Activist co-authors journal article on Colorado ticks and their diseases
By Monica White
Citizen science! I am so grateful to have had the opportunity to co-author a newly published article in the “Journal of Medical Entomology.”
It’s called Ticks and Tick-Borne Diseases of Colorado, Including New State Record for Argus radiatus (Ixodida:Argasidae) and Ixodes brunneus (Ixodida: Ixodidae), by H. Joel Hutcertins, Boris C. Kondratieff and Monica M. White.
As a former wildlife biologist, I had a unique (and possibly obsessive) interest in the tick that made me sick. So, when I was functional enough, I began my research in preparation for the establishment of our non-profit, Colorado Tick-borne Disease Awareness Association. The goal was to make accessible to Coloradans all of the resources that were not available to me before and after I became ill with Lyme and other tick-borne diseases in Colorado.

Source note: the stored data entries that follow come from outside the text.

<file path="config.mk">
export PLATFORM = sky130hd
export DESIGN_NAME = psum_output_packer
export DESIGN_NICKNAME = d
export VERILOG_FILES = /design/src/rtl/psum_output_packer.sv
export SDC_FILE = /design/constraint.sdc
export NUM_CORES = 1
export LEC_CHECK = 0
export BUFFER_PORTS_ARGS = -buffer_cell sky130_fd_sc_hd__buf_2
export CAP_MARGIN = 0
export CORE_ASPECT_RATIO = 2
export CORE_MARGIN = 2
export CORE_UTILIZATION = 30
export DETAILED_ROUTE_END_ITERATION = 8
export PLACE_DENSITY = 0.52
export SYNTH_ARGS = -nofsm -noshare
export SYNTH_HDL_FRONTEND = slang
export SYNTH_SLANG_ARGS = --single-unit
</file>
<file path="constraint.sdc">
create_clock -name clk -period 5.6 [get_ports clk]
set_clock_uncertainty 0.05 [all_clocks]
set_input_delay 1.68 -clock clk [delete_from_list [all_inputs] [get_ports clk]]
set_output_delay 1.68 -clock clk [all_outputs]
set_load 0.02 [all_outputs]
</file>
<file path="src/rtl/psum_output_packer.sv">
// psum_output_packer
//   Packs four per-kernel psum byte streams into OUT_WIDTH words, buffers
//   each lane in a small FIFO and merges the lanes round-robin onto one
//   valid/ready write stream tagged with the kernel index. When i_conf_cnt
//   is non-zero, each lane closes its output map after that many psums.
//   A partial word is flushed zero-padded, and o_done pulses once all lanes
//   have finished and drained.
// Ports:
//   clk, rst             clock (rising edge), asynchronous active-low reset
//   i_psum_kn0..3        psum byte per kernel lane
//   i_psum_kn0..3_val    psum valid per lane (no backpressure)
//   i_conf_cnt           [15:0] psums per kernel per map, 0 = never flush
//   o_wdata/_kn/_val     packed word, its lane index, valid
//   i_wdata_rdy          downstream ready
//   o_done               one-cycle end-of-map pulse
//   o_overflow           sticky: a word was dropped on a full lane FIFO
module psum_output_packer #(
    parameter int BIT_WIDTH  = 8,
    parameter int NUM_KERNEL = 4,
    parameter int OUT_WIDTH  = 32,
    parameter int FIFO_DEPTH = 4,
    parameter int REG_WIDTH  = 32
) (
    input  logic                 clk,
    input  logic                 rst,
    input  logic [BIT_WIDTH-1:0] i_psum_kn0,
    input  logic [BIT_WIDTH-1:0] i_psum_kn1,
    input  logic [BIT_WIDTH-1:0] i_psum_kn2,
    input  logic [BIT_WIDTH-1:0] i_psum_kn3,
    input  logic                 i_psum_kn0_val,
    input  logic                 i_psum_kn1_val,
    input  logic                 i_psum_kn2_val,
    input  logic                 i_psum_kn3_val,
    input  logic [REG_WIDTH-1:0] i_conf_cnt,
    output logic [OUT_WIDTH-1:0] o_wdata,
    output logic [1:0]           o_wdata_kn,
    output logic                 o_wdata_val,
    input  logic                 i_wdata_rdy,
    output logic                 o_done,
    output logic                 o_overflow
);

    localparam int BYTES = OUT_WIDTH / BIT_WIDTH;
    localparam int BW    = $clog2(BYTES);
    localparam int AW    = $clog2(FIFO_DEPTH);
    localparam int KW    = $clog2(NUM_KERNEL);

    logic [BIT_WIDTH-1:0]  psum [NUM_KERNEL];
    logic [NUM_KERNEL-1:0] psum_val;

    assign psum[0]  = i_psum_kn0;
    assign psum[1]  = i_psum_kn1;
    assign psum[2]  = i_psum_kn2;
    assign psum[3]  = i_psum_kn3;
    assign psum_val = {i_psum_kn3_val, i_psum_kn2_val, i_psum_kn1_val, i_psum_kn0_val};

    logic [15:0] cnt16;
    logic        flush_en;
    logic        unused_conf;

    assign cnt16       = i_conf_cnt[15:0];
    assign flush_en    = (cnt16 != 16'd0);
    assign unused_conf = ^i_conf_cnt[REG_WIDTH-1:16];

    // Lane packing state
    logic [OUT_WIDTH-1:0]  pack_q     [NUM_KERNEL];
    logic [BW-1:0]         byte_idx   [NUM_KERNEL];
    logic [15:0]           psum_cnt   [NUM_KERNEL];
    logic [NUM_KERNEL-1:0] lane_done;
    logic [OUT_WIDTH-1:0]  stage_word [NUM_KERNEL];
    logic [NUM_KERNEL-1:0] stage_vld;

    logic [OUT_WIDTH-1:0]  merged     [NUM_KERNEL];
    logic [NUM_KERNEL-1:0] take;
    logic [NUM_KERNEL-1:0] last_psum;
    logic [NUM_KERNEL-1:0] push_now;

    // Lane FIFOs and output arbitration
    logic [OUT_WIDTH-1:0]  fifo_mem [NUM_KERNEL][FIFO_DEPTH];
    logic [AW:0]           wr_ptr   [NUM_KERNEL];
    logic [AW:0]           rd_ptr   [NUM_KERNEL];
    logic [NUM_KERNEL-1:0] fifo_empty;
    logic [NUM_KERNEL-1:0] fifo_full;
    logic [NUM_KERNEL-1:0] pop;
    logic [NUM_KERNEL-1:0] push_ok;
    logic                  overflow_set;

    logic [KW-1:0]         rr_ptr;
    logic [KW-1:0]         sel;
    logic                  sel_found;
    logic                  out_load;
    logic                  done_fire;

    // Pending bytes above byte_idx are always zero, so OR-ing the new byte in
    // also yields the zero-padded word needed by a partial flush.
    always_comb begin
        for (int unsigned k = 0; k < NUM_KERNEL; k++) begin
            take[k]      = psum_val[k] & ~lane_done[k];
            merged[k]    = pack_q[k] |
                           ({{(OUT_WIDTH-BIT_WIDTH){1'b0}}, psum[k]} << (BIT_WIDTH * int'(byte_idx[k])));
            last_psum[k] = flush_en & ((psum_cnt[k] + 16'd1) == cnt16);
            push_now[k]  = take[k] & ((byte_idx[k] == BW'(BYTES-1)) | last_psum[k]);
        end
    end

    // A finished word is staged one cycle before entering the FIFO.
    always_ff @(posedge clk or negedge rst) begin
        if (!rst) begin
            stage_vld <= '0;
            lane_done <= '0;
            for (int unsigned k = 0; k < NUM_KERNEL; k++) begin
                pack_q[k]     <= '0;
                byte_idx[k]   <= '0;
                psum_cnt[k]   <= '0;
                stage_word[k] <= '0;
            end
        end else begin
            for (int unsigned k = 0; k < NUM_KERNEL; k++) begin
                stage_vld[k] <= push_now[k];
                if (push_now[k]) begin
                    stage_word[k] <= merged[k];
                end
                if (take[k]) begin
                    if (push_now[k]) begin
                        pack_q[k]   <= '0;
                        byte_idx[k] <= '0;
                    end else begin
                        pack_q[k]   <= merged[k];
                        byte_idx[k] <= byte_idx[k] + BW'(1);
                    end
                    if (flush_en) begin
                        psum_cnt[k] <= psum_cnt[k] + 16'd1;
                    end
                    if (last_psum[k]) begin
                        lane_done[k] <= 1'b1;
                    end
                end
                if (done_fire) begin
                    psum_cnt[k]  <= '0;
                    lane_done[k] <= 1'b0;
                end
            end
        end
    end

    always_comb begin
        for (int unsigned k = 0; k < NUM_KERNEL; k++) begin
            fifo_empty[k] = (wr_ptr[k] == rd_ptr[k]);
            fifo_full[k]  = ((wr_ptr[k] - rd_ptr[k]) == (AW+1)'(FIFO_DEPTH));
        end
    end

    // First non-empty lane at or after rr_ptr, wrapping.
    always_comb begin
        sel       = '0;
        sel_found = 1'b0;
        for (int unsigned i = 0; i < NUM_KERNEL; i++) begin
            if (!sel_found && !fifo_empty[rr_ptr + KW'(i)]) begin
                sel       = rr_ptr + KW'(i);
                sel_found = 1'b1;
            end
        end
    end

    assign out_load = ~o_wdata_val | i_wdata_rdy;

    // A full FIFO still accepts a push when the same lane is popped this cycle.
    always_comb begin
        for (int unsigned k = 0; k < NUM_KERNEL; k++) begin
            pop[k]     = out_load & sel_found & (sel == KW'(k));
            push_ok[k] = stage_vld[k] & (~fifo_full[k] | pop[k]);
        end
        overflow_set = |(stage_vld & ~push_ok);
    end

    always_ff @(posedge clk) begin
        for (int unsigned k = 0; k < NUM_KERNEL; k++) begin
            if (push_ok[k]) begin
                fifo_mem[k][wr_ptr[k][AW-1:0]] <= stage_word[k];
            end
        end
    end

    always_ff @(posedge clk or negedge rst) begin
        if (!rst) begin
            for (int unsigned k = 0; k < NUM_KERNEL; k++) begin
                wr_ptr[k] <= '0;
                rd_ptr[k] <= '0;
            end
        end else begin
            for (int unsigned k = 0; k < NUM_KERNEL; k++) begin
                if (push_ok[k]) begin
                    wr_ptr[k] <= wr_ptr[k] + (AW+1)'(1);
                end
                if (pop[k]) begin
                    rd_ptr[k] <= rd_ptr[k] + (AW+1)'(1);
                end
            end
        end
    end

    assign done_fire = flush_en & (&lane_done) & (&fifo_empty) & ~(|stage_vld) & ~o_wdata_val;

    always_ff @(posedge clk or negedge rst) begin
        if (!rst) begin
            o_wdata     <= '0;
            o_wdata_kn  <= '0;
            o_wdata_val <= 1'b0;
            rr_ptr      <= '0;
            o_done      <= 1'b0;
            o_overflow  <= 1'b0;
        end else begin
            o_done <= done_fire;
            if (overflow_set) begin
                o_overflow <= 1'b1;
            end
            if (out_load) begin
                o_wdata_val <= sel_found;
                if (sel_found) begin
                    o_wdata    <= fifo_mem[sel][rd_ptr[sel][AW-1:0]];
                    o_wdata_kn <= sel;
                    rr_ptr     <= sel + KW'(1);
                end
            end
            if (done_fire) begin
                rr_ptr <= '0;
            end
        end
    end

endmodule

</file>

What I was not aware of was how little there was known and documented about the ticks and tick-borne diseases that exist here in Colorado. Public perception was quite different from what I could uncover through research.
Only small and dated studies
Most of the research on ticks that I could find for the state of Colorado came from only a few small and dated studies. However, even these provided documentation of tick species and diseases in wildlife that are of human and veterinary importance—though not widely recognized in Colorado.
The Colorado Department of Public Health and Environment has conducted only passive tick surveillance, and only reported on the distribution and occurrence of a few of the most common tick species in the state. As I searched further, I found human surveillance data to be even more scant. In fact, I found that many nationally notifiable diseases are not even reportable in Colorado.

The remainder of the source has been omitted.